Supplied entries

**src/rtl/gmii_tx_mac.sv**
```systemverilog
// GMII transmit framer: preamble/SFD, payload, zero pad, CRC-32 FCS, then inter-frame gap (1G bytes or 10/100 nibbles).
// Each byte is registered on the byte_start edge that produces it; tx_ready is high only on DATA byte slots with tx_valid.
module gmii_tx_mac #(
  parameter int PREAMBLE_LEN = 7,
  parameter int MIN_PAYLOAD  = 60,
  parameter int IFG_BYTES    = 12
) (
  input  logic       tx_clk,
  input  logic       tx_reset,
  input  logic       gmii_txc_en,
  input  logic       speed_10_100,
  input  logic [7:0] tx_data,
  input  logic       tx_valid,
  input  logic       tx_last,
  output logic       tx_ready,
  output logic [7:0] gmii_txd,
  output logic       gmii_tx_en,
  output logic       gmii_tx_er,
  output logic       tx_busy,
  output logic       frame_done,
  output logic       underrun
);

  localparam logic [2:0] S_IDLE = 3'd0;
  localparam logic [2:0] S_PRE  = 3'd1;
  localparam logic [2:0] S_SFD  = 3'd2;
  localparam logic [2:0] S_DATA = 3'd3;
  localparam logic [2:0] S_PAD  = 3'd4;
  localparam logic [2:0] S_FCS  = 3'd5;
  localparam logic [2:0] S_IFG  = 3'd6;

  localparam logic [7:0]  PRE_LAST = 8'(PREAMBLE_LEN - 1);
  localparam logic [7:0]  IFG_LAST = 8'(IFG_BYTES - 1);
  localparam logic [10:0] MIN_CNT  = 11'(MIN_PAYLOAD);

  logic [2:0]  state, state_n;
  logic        mode_nib, mode_n;
  logic        nib_phase, phase_n;
  logic [7:0]  cnt, cnt_n;
  logic [10:0] pay_cnt, pay_n, pay_inc;
  logic [31:0] crc, crc_n;
  logic [3:0]  hi_nib;
  logic        fcs_tail, tail_n;
  logic        done_n, und_n;
  logic [7:0]  e_byte;
  logic        e_en, e_er;
  logic        byte_start;

  function automatic logic [31:0] crc_byte(input logic [31:0] c, input logic [7:0] d);
    logic [31:0] r;
    r = c ^ {24'h0, d};
    for (int i = 0; i < 8; i++) begin
      r = r[0] ? ((r >> 1) ^ 32'hEDB88320) : (r >> 1);
    end
    return r;
  endfunction

  assign byte_start = gmii_txc_en & (~mode_nib | ~nib_phase);
  assign tx_ready   = (state == S_DATA) & byte_start & tx_valid;
  assign tx_busy    = (state != S_IDLE);
  assign pay_inc    = (pay_cnt == 11'h7FF) ? pay_cnt : pay_cnt + 11'd1;

  // Everything below describes the byte emitted and the state taken on the next byte_start.
  always_comb begin
    state_n = state;
    cnt_n   = cnt;
    pay_n   = pay_cnt;
    crc_n   = crc;
    mode_n  = mode_nib;
    tail_n  = fcs_tail;
    done_n  = 1'b0;
    und_n   = 1'b0;
    e_byte  = 8'h00;
    e_en    = 1'b0;
    e_er    = 1'b0;
    case (state)
      S_IDLE: begin
        if (tx_valid) begin
          mode_n  = speed_10_100;
          e_byte  = 8'h55;
          e_en    = 1'b1;
          cnt_n   = 8'd1;
          state_n = (PREAMBLE_LEN > 1) ? S_PRE : S_SFD;
        end
      end
      S_PRE: begin
        e_byte = 8'h55;
        e_en   = 1'b1;
        cnt_n  = cnt + 8'd1;
        if (cnt == PRE_LAST) state_n = S_SFD;
      end
      S_SFD: begin
        e_byte  = 8'hD5;
        e_en    = 1'b1;
        crc_n   = 32'hFFFFFFFF;
        pay_n   = 11'd0;
        state_n = S_DATA;
      end
      S_DATA: begin
        e_en  = 1'b1;
        cnt_n = 8'd0;
        if (tx_valid) begin
          e_byte = tx_data;
          crc_n  = crc_byte(crc, tx_data);
          pay_n  = pay_inc;
          if (tx_last) state_n = (pay_inc < MIN_CNT) ? S_PAD : S_FCS;
        end else begin
          e_er    = 1'b1;
          und_n   = 1'b1;
          tail_n  = 1'b0;
          state_n = S_IFG;
        end
      end
      S_PAD: begin
        e_en  = 1'b1;
        crc_n = crc_byte(crc, 8'h00);
        pay_n = pay_inc;
        cnt_n = 8'd0;
        if (pay_inc >= MIN_CNT) state_n = S_FCS;
      end
      S_FCS: begin
        e_byte = ~crc[{cnt[1:0], 3'b000} +: 8];
        e_en   = 1'b1;
        cnt_n  = cnt + 8'd1;
        if (cnt == 8'd3) begin
          cnt_n   = 8'd0;
          tail_n  = 1'b1;
          state_n = S_IFG;
        end
      end
      S_IFG: begin
        // The first IFG slot edge is the one that ends the final FCS byte.
        done_n = fcs_tail;
        tail_n = 1'b0;
        cnt_n  = cnt + 8'd1;
        if (cnt == IFG_LAST) begin
          cnt_n   = 8'd0;
          state_n = S_IDLE;
        end
      end
      default: state_n = S_IDLE;
    endcase
    phase_n = mode_n & ~((state == S_IDLE) & ~tx_valid);
  end

  always_ff @(posedge tx_clk or posedge tx_reset) begin
    if (tx_reset) begin
      state      <= S_IDLE;
      mode_nib   <= 1'b0;
      nib_phase  <= 1'b0;
      cnt        <= 8'd0;
      pay_cnt    <= 11'd0;
      crc        <= 32'hFFFFFFFF;
      hi_nib     <= 4'h0;
      fcs_tail   <= 1'b0;
      gmii_txd   <= 8'h00;
      gmii_tx_en <= 1'b0;
      gmii_tx_er <= 1'b0;
      frame_done <= 1'b0;
      underrun   <= 1'b0;
    end else begin
      frame_done <= 1'b0;
      underrun   <= 1'b0;
      if (byte_start) begin
        state      <= state_n;
        cnt        <= cnt_n;
        pay_cnt    <= pay_n;
        crc        <= crc_n;
        mode_nib   <= mode_n;
        fcs_tail   <= tail_n;
        nib_phase  <= phase_n;
        hi_nib     <= e_byte[7:4];
        gmii_txd   <= mode_n ? {4'h0, e_byte[3:0]} : e_byte;
        gmii_tx_en <= e_en;
        gmii_tx_er <= e_er;
        frame_done <= done_n;
        underrun   <= und_n;
      end else if (gmii_txc_en) begin
        gmii_txd  <= {4'h0, hi_nib};
        nib_phase <= 1'b0;
      end
    end
  end

endmodule
```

Exercise goal
Output every entry exactly as it appears.

Task output
**src/rtl/gmii_tx_mac.sv**
```systemverilog
// GMII transmit framer: preamble/SFD, payload, zero pad, CRC-32 FCS, then inter-frame gap (1G bytes or 10/100 nibbles).
// Each byte is registered on the byte_start edge that produces it; tx_ready is high only on DATA byte slots with tx_valid.
module gmii_tx_mac #(
  parameter int PREAMBLE_LEN = 7,
  parameter int MIN_PAYLOAD  = 60,
  parameter int IFG_BYTES    = 12
) (
  input  logic       tx_clk,
  input  logic       tx_reset,
  input  logic       gmii_txc_en,
  input  logic       speed_10_100,
  input  logic [7:0] tx_data,
  input  logic       tx_valid,
  input  logic       tx_last,
  output logic       tx_ready,
  output logic [7:0] gmii_txd,
  output logic       gmii_tx_en,
  output logic       gmii_tx_er,
  output logic       tx_busy,
  output logic       frame_done,
  output logic       underrun
);

  localparam logic [2:0] S_IDLE = 3'd0;
  localparam logic [2:0] S_PRE  = 3'd1;
  localparam logic [2:0] S_SFD  = 3'd2;
  localparam logic [2:0] S_DATA = 3'd3;
  localparam logic [2:0] S_PAD  = 3'd4;
  localparam logic [2:0] S_FCS  = 3'd5;
  localparam logic [2:0] S_IFG  = 3'd6;

  localparam logic [7:0]  PRE_LAST = 8'(PREAMBLE_LEN - 1);
  localparam logic [7:0]  IFG_LAST = 8'(IFG_BYTES - 1);
  localparam logic [10:0] MIN_CNT  = 11'(MIN_PAYLOAD);

  logic [2:0]  state, state_n;
  logic        mode_nib, mode_n;
  logic        nib_phase, phase_n;
  logic [7:0]  cnt, cnt_n;
  logic [10:0] pay_cnt, pay_n, pay_inc;
  logic [31:0] crc, crc_n;
  logic [3:0]  hi_nib;
  logic        fcs_tail, tail_n;
  logic        done_n, und_n;
  logic [7:0]  e_byte;
  logic        e_en, e_er;
  logic        byte_start;

  function automatic logic [31:0] crc_byte(input logic [31:0] c, input logic [7:0] d);
    logic [31:0] r;
    r = c ^ {24'h0, d};
    for (int i = 0; i < 8; i++) begin
      r = r[0] ? ((r >> 1) ^ 32'hEDB88320) : (r >> 1);
    end
    return r;
  endfunction

  assign byte_start = gmii_txc_en & (~mode_nib | ~nib_phase);
  assign tx_ready   = (state == S_DATA) & byte_start & tx_valid;
  assign tx_busy    = (state != S_IDLE);
  assign pay_inc    = (pay_cnt == 11'h7FF) ? pay_cnt : pay_cnt + 11'd1;

  // Everything below describes the byte emitted and the state taken on the next byte_start.
  always_comb begin
    state_n = state;
    cnt_n   = cnt;
    pay_n   = pay_cnt;
    crc_n   = crc;
    mode_n  = mode_nib;
    tail_n  = fcs_tail;
    done_n  = 1'b0;
    und_n   = 1'b0;
    e_byte  = 8'h00;
    e_en    = 1'b0;
    e_er    = 1'b0;
    case (state)
      S_IDLE: begin
        if (tx_valid) begin
          mode_n  = speed_10_100;
          e_byte  = 8'h55;
          e_en    = 1'b1;
          cnt_n   = 8'd1;
          state_n = (PREAMBLE_LEN > 1) ? S_PRE : S_SFD;
        end
      end
      S_PRE: begin
        e_byte = 8'h55;
        e_en   = 1'b1;
        cnt_n  = cnt + 8'd1;
        if (cnt == PRE_LAST) state_n = S_SFD;
      end
      S_SFD: begin
        e_byte  = 8'hD5;
        e_en    = 1'b1;
        crc_n   = 32'hFFFFFFFF;
        pay_n   = 11'd0;
        state_n = S_DATA;
      end
      S_DATA: begin
        e_en  = 1'b1;
        cnt_n = 8'd0;
        if (tx_valid) begin
          e_byte = tx_data;
          crc_n  = crc_byte(crc, tx_data);
          pay_n  = pay_inc;
          if (tx_last) state_n = (pay_inc < MIN_CNT) ? S_PAD : S_FCS;
        end else begin
          e_er    = 1'b1;
          und_n   = 1'b1;
          tail_n  = 1'b0;
          state_n = S_IFG;
        end
      end
      S_PAD: begin
        e_en  = 1'b1;
        crc_n = crc_byte(crc, 8'h00);
        pay_n = pay_inc;
        cnt_n = 8'd0;
        if (pay_inc >= MIN_CNT) state_n = S_FCS;
      end
      S_FCS: begin
        e_byte = ~crc[{cnt[1:0], 3'b000} +: 8];
        e_en   = 1'b1;
        cnt_n  = cnt + 8'd1;
        if (cnt == 8'd3) begin
          cnt_n   = 8'd0;
          tail_n  = 1'b1;
          state_n = S_IFG;
        end
      end
      S_IFG: begin
        // The first IFG slot edge is the one that ends the final FCS byte.
        done_n = fcs_tail;
        tail_n = 1'b0;
        cnt_n  = cnt + 8'd1;
        if (cnt == IFG_LAST) begin
          cnt_n   = 8'd0;
          state_n = S_IDLE;
        end
      end
      default: state_n = S_IDLE;
    endcase
    phase_n = mode_n & ~((state == S_IDLE) & ~tx_valid);
  end

  always_ff @(posedge tx_clk or posedge tx_reset) begin
    if (tx_reset) begin
      state      <= S_IDLE;
      mode_nib   <= 1'b0;
      nib_phase  <= 1'b0;
      cnt        <= 8'd0;
      pay_cnt    <= 11'd0;
      crc        <= 32'hFFFFFFFF;
      hi_nib     <= 4'h0;
      fcs_tail   <= 1'b0;
      gmii_txd   <= 8'h00;
      gmii_tx_en <= 1'b0;
      gmii_tx_er <= 1'b0;
      frame_done <= 1'b0;
      underrun   <= 1'b0;
    end else begin
      frame_done <= 1'b0;
      underrun   <= 1'b0;
      if (byte_start) begin
        state      <= state_n;
        cnt        <= cnt_n;
        pay_cnt    <= pay_n;
        crc        <= crc_n;
        mode_nib   <= mode_n;
        fcs_tail   <= tail_n;
        nib_phase  <= phase_n;
        hi_nib     <= e_byte[7:4];
        gmii_txd   <= mode_n ? {4'h0, e_byte[3:0]} : e_byte;
        gmii_tx_en <= e_en;
        gmii_tx_er <= e_er;
        frame_done <= done_n;
        underrun   <= und_n;
      end else if (gmii_txc_en) begin
        gmii_txd  <= {4'h0, hi_nib};
        nib_phase <= 1'b0;
      end
    end
  end

endmodule
```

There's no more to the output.